Zhejiang Xinhua Compassion Education Foundation
- Formation: 2007
- Founder: Wang JiaXuan
- Founded at: Rural China
- Type: Non-Profit Organization
- Purpose: Nutrition for children
- Location: China;
- Services: Breakfast for school children

= Zhejiang Xinhua Compassion Education Foundation =

Chinese child nutrition organization

Zhejiang Xinhua Compassion Education Foundation was founded by Wang JiaXuan in 2007.

The NGO's main area of concern is that children in rural China often go to school with an empty stomach because they do not have the money for breakfast. This causes them to be malnourished and affects both their mental concentration and physical body growth. As education is seen as a way to improve the standard of living and help them to break out of the poverty trap, it is necessary for children to have enough nutrition, especially when young. In an experiment conducted by Rural Education Action Project (REAP), results showed that when kids in China were given vitamin pills, they tended to score better than their counterparts who were not given the pills.

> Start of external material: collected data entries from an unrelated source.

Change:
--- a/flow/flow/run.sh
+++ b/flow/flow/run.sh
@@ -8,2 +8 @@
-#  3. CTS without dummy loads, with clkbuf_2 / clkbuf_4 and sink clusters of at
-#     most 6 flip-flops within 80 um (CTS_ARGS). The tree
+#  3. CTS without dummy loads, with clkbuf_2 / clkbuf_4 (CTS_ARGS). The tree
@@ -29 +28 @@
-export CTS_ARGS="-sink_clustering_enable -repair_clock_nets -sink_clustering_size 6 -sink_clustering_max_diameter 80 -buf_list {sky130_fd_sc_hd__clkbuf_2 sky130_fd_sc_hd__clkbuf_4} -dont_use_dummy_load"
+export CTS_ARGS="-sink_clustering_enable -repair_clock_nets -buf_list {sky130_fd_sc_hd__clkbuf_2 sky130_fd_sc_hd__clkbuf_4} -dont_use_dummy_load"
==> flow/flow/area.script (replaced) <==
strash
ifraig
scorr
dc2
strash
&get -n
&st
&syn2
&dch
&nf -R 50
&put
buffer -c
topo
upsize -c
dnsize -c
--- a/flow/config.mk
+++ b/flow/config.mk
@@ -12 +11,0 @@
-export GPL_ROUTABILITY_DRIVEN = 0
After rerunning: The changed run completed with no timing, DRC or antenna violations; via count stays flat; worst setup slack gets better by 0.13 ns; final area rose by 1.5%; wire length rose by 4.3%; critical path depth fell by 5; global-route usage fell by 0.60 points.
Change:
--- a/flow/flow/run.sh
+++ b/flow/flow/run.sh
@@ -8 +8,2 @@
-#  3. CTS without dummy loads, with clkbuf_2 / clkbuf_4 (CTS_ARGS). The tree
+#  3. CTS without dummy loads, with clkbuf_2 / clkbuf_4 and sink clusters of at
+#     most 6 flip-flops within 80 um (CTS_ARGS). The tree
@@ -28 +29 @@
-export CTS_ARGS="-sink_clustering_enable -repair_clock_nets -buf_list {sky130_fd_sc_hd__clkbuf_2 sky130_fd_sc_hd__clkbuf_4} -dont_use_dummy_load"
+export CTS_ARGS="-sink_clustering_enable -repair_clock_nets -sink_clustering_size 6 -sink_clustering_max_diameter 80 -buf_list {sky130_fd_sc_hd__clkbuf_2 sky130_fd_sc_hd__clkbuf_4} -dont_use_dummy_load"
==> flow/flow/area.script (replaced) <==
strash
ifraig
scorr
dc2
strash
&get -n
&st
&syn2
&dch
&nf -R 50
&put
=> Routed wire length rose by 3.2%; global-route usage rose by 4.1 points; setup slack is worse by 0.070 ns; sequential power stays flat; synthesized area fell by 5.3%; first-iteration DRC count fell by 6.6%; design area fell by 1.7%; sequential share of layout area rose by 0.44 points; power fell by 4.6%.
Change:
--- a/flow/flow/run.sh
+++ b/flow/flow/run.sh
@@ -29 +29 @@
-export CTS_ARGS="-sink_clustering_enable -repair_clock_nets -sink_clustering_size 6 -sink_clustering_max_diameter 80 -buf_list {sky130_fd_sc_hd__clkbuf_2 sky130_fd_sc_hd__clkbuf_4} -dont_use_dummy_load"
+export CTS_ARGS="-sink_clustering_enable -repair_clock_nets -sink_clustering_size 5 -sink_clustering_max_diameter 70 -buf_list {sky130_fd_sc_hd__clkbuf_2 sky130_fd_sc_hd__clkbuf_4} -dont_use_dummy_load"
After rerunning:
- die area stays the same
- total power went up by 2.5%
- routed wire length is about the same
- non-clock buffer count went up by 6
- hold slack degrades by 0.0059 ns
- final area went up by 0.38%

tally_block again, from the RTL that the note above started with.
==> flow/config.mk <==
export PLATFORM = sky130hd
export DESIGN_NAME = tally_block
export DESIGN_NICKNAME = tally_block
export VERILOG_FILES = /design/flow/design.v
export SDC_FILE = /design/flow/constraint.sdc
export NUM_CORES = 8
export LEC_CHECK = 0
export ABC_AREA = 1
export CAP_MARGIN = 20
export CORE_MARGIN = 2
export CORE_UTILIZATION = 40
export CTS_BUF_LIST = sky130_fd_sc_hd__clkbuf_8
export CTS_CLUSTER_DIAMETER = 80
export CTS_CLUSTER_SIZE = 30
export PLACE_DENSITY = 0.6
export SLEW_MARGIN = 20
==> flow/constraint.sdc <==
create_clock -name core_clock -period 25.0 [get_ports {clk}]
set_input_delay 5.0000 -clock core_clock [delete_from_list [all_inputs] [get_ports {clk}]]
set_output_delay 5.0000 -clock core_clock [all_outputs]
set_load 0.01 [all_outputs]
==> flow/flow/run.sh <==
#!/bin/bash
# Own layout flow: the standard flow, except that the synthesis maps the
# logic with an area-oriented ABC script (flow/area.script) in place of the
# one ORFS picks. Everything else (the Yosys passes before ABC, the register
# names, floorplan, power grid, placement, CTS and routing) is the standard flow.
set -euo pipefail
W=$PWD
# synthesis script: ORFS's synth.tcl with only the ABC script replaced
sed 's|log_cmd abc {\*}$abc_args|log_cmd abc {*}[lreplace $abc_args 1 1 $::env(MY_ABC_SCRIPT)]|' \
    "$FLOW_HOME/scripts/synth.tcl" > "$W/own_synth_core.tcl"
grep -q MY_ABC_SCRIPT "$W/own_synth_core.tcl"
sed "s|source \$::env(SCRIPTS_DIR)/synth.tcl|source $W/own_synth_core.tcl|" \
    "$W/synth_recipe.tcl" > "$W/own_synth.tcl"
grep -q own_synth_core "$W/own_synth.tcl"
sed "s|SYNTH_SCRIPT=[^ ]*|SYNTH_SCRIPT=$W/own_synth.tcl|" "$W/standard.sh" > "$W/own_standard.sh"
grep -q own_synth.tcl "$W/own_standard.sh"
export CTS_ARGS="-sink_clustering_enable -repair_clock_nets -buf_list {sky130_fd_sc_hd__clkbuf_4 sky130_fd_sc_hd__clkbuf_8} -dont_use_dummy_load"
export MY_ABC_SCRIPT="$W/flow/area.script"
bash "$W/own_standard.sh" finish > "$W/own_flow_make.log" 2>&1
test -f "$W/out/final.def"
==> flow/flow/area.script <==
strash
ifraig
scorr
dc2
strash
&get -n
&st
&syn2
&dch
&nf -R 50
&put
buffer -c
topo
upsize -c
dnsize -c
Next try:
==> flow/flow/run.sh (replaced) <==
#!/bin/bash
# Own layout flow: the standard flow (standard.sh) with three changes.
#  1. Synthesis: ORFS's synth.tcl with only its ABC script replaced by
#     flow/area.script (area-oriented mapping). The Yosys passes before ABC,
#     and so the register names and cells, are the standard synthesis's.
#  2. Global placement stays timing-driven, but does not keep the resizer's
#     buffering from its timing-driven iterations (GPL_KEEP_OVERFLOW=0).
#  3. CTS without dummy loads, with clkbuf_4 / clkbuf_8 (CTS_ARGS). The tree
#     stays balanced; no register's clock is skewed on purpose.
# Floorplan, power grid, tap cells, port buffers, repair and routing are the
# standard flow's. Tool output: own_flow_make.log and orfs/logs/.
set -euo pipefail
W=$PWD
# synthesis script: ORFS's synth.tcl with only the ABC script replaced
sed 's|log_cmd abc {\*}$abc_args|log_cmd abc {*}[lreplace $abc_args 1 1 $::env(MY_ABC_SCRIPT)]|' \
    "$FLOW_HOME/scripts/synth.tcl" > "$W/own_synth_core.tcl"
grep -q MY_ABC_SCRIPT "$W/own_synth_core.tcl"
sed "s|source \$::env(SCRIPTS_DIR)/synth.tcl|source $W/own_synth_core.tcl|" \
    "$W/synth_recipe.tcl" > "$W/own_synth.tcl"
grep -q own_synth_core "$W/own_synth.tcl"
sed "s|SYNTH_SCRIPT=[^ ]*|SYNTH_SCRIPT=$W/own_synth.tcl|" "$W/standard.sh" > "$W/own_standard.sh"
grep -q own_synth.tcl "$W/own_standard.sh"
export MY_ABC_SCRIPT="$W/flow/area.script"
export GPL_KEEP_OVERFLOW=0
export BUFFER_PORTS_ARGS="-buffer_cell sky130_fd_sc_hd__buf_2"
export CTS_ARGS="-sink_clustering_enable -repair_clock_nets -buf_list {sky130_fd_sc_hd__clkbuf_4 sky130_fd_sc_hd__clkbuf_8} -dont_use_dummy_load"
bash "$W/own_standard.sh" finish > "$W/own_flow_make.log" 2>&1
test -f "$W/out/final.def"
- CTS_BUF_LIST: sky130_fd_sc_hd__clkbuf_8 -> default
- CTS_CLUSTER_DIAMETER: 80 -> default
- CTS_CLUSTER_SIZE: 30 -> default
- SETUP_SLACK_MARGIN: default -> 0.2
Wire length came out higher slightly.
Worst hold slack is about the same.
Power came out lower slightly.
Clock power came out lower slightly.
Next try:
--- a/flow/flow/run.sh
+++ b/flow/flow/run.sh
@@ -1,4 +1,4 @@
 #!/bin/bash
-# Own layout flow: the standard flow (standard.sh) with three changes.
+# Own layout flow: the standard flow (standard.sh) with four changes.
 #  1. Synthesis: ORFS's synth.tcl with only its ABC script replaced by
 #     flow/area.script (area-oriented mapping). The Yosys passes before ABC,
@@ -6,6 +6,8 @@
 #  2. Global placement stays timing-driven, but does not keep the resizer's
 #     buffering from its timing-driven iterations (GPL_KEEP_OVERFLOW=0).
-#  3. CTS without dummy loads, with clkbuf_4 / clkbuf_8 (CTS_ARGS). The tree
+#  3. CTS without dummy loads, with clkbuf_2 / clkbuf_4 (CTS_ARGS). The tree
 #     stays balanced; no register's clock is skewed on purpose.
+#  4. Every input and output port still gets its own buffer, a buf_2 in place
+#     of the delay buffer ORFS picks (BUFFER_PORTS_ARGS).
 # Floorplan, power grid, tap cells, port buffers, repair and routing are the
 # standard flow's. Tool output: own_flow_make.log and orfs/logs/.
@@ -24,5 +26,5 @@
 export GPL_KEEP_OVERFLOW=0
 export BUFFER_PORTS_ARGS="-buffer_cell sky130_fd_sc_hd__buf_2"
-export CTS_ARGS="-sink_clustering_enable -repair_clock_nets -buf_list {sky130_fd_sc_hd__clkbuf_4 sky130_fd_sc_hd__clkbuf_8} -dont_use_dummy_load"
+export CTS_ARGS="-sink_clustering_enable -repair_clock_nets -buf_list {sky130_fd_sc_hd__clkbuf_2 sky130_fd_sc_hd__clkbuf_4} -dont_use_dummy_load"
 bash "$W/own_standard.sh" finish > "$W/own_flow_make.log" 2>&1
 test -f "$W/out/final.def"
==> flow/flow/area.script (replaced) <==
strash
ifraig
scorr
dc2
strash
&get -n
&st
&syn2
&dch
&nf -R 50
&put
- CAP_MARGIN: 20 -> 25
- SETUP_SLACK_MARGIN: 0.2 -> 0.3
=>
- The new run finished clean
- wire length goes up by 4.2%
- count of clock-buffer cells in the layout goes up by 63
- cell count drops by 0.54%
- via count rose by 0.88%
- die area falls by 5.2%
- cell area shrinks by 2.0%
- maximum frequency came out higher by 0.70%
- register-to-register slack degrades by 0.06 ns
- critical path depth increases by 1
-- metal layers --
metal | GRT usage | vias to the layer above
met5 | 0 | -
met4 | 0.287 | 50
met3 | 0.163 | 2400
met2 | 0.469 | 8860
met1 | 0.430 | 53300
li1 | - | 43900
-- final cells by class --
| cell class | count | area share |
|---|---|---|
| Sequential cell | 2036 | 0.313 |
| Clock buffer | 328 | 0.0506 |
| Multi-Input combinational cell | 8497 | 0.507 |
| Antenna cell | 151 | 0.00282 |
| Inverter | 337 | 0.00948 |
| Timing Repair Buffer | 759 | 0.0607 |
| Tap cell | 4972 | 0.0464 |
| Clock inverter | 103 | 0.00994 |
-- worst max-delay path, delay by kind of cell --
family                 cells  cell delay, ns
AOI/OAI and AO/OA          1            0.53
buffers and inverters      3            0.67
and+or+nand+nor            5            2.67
Source: an optimization exercise on an open RTL-to-GDS flow (aim: small area, a short achievable clock period and few clock cycles per item). Production flows keep margins and buffers that such runs may drop.
No run shown here included a check of the RTL's function; only the layout flow was run.

### design/flow/config.mk
export PLATFORM = sky130hd
export DESIGN_NAME = ck_unit
export DESIGN_NICKNAME = ck_unit
export VERILOG_FILES = /design/flow/design.v
export SDC_FILE = /design/flow/constraint.sdc
export NUM_CORES = 8
export LEC_CHECK = 0
export CAP_MARGIN = 20
export CORE_MARGIN = 2
export CORE_UTILIZATION = 25
export PLACE_DENSITY = 0.35
export SLEW_MARGIN = 20
### design/flow/constraint.sdc
create_clock -name core_clock -period 200.0 [get_ports {clk}]
set_input_delay 40.0000 -clock core_clock [delete_from_list [all_inputs] [get_ports {clk}]]
set_output_delay 40.0000 -clock core_clock [all_outputs]
set_load 0.01 [all_outputs]
### design/flow/design.v
module ck_unit (
    input             clk,
    input             rst,
    input      [5:0]  cfg_width,
    input      [31:0] cfg_poly,
    input      [31:0] cfg_init,
    input      [31:0] cfg_xorout,
    input             cfg_refin,
    input             cfg_refout,
    input             in_valid,
    output            in_ready,
    input      [1:0]  in_op,
    input      [5:0]  in_ctx,
    input      [3:0]  in_nbytes,
    input      [63:0] in_data,
    output reg        out_valid,
    output reg [5:0]  out_ctx,
    output reg [31:0] out_value,
    output reg [31:0] out_result,
    output reg        out_err
);
    localparam OP_FEED  = 2'd0;
    localparam OP_START = 2'd1;
    localparam OP_WRITE = 2'd2;
    localparam OP_CLEAR = 2'd3;
    reg [31:0] ctx_val [0:63];
    reg [63:0] ctx_ok;
    assign in_ready = 1'b1;
    wire [31:0] mask = ~(32'hFFFF_FFFF << cfg_width);
    wire [4:0]  top_idx = cfg_width[4:0] - 5'd1;
    reg [31:0] base;
    reg [31:0] r;
    reg [7:0]  b;
    reg        top;
    reg [31:0] new_val;
    reg        err;
    reg [31:0] rev;
    reg [31:0] res;
    integer    k, i;
    always @* begin
        if (in_op == OP_START || !ctx_ok[in_ctx])
            base = cfg_init;
        else
            base = ctx_val[in_ctx];
        r = base;
        for (k = 0; k < 8; k = k + 1) begin
            if (k < in_nbytes) begin
                for (i = 0; i < 8; i = i + 1)
                    b[i] = cfg_refin ? in_data[8*k + 7 - i] : in_data[8*k + i];
                for (i = 7; i >= 0; i = i - 1) begin
                    top = r[top_idx];
                    r = (r << 1) & mask;
                    if (top ^ b[i])
                        r = r ^ cfg_poly;
                end
            end
        end
        err = 1'b0;
        case (in_op)
            OP_FEED, OP_START: new_val = r;
            OP_WRITE: begin
                if ((in_data[31:0] & ~mask) != 32'd0) begin
                    err     = 1'b1;
                    new_val = base;
                end else begin
                    new_val = in_data[31:0];
                end
            end
            default: new_val = cfg_init;
        endcase
        for (i = 0; i < 32; i = i + 1)
            rev[i] = new_val[31 - i];
        rev = rev >> (6'd32 - cfg_width);
        res = ((cfg_refout ? rev : new_val) ^ cfg_xorout) & mask;
    end
    always @(posedge clk) begin
        if (in_valid && !rst)
            ctx_val[in_ctx] <= new_val;
    end
    always @(posedge clk) begin
        if (rst) begin
            ctx_ok    <= 64'd0;
            out_valid <= 1'b0;
        end else begin
            out_valid <= in_valid;
            if (in_valid)
                ctx_ok[in_ctx] <= 1'b1;
        end
    end
    always @(posedge clk) begin
        if (in_valid && !rst) begin
            out_ctx    <= in_ctx;
            out_value  <= new_val;
            out_result <= res;
            out_err    <= err;
        end
    end
endmodule
### design/flow/run.sh
#!/bin/bash
# synth_recipe.tcl (not shown) runs the flow's synth.tcl, then flattens the netlist and writes it again
# the make line also repeats each setting of config.mk as NAME=value (left out here)
make -C /OpenROAD-flow-scripts/flow DESIGN_CONFIG=/design/flow/config.mk WORK_HOME=/design/flow/orfs CLKGATE_MAP_FILE= SYNTH_SCRIPT=/design/flow/synth_recipe.tcl finish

To solve ththisat issue, Zhejiang Xinhua Compassion Education Foundation has launched a "One Child One Egg" program that ensures that schooling children get an egg a day for breakfast to provide them with the necessary nutrients for mental and physical growth. The program covers four main mountainous areas in China: Guizhou, Gansu, Sichuan and Anhui. An egg a day may look negligible to some, but the nutrients contained in an egg can help boost the growth of these malnourished children. Eggs contain high amounts of protein, fat, cholesterol and amino acids which are beneficial to a growing child.

The NGO has also tried to highlight this issue by inviting the media to observe the program. MediaCorp Channel U has been invited to follow members of the NGO to transport the eggs from the farm to the school before the students cook them for breakfast. The route to the school was uneven, and great care was taken to ensure that the eggs were not broken.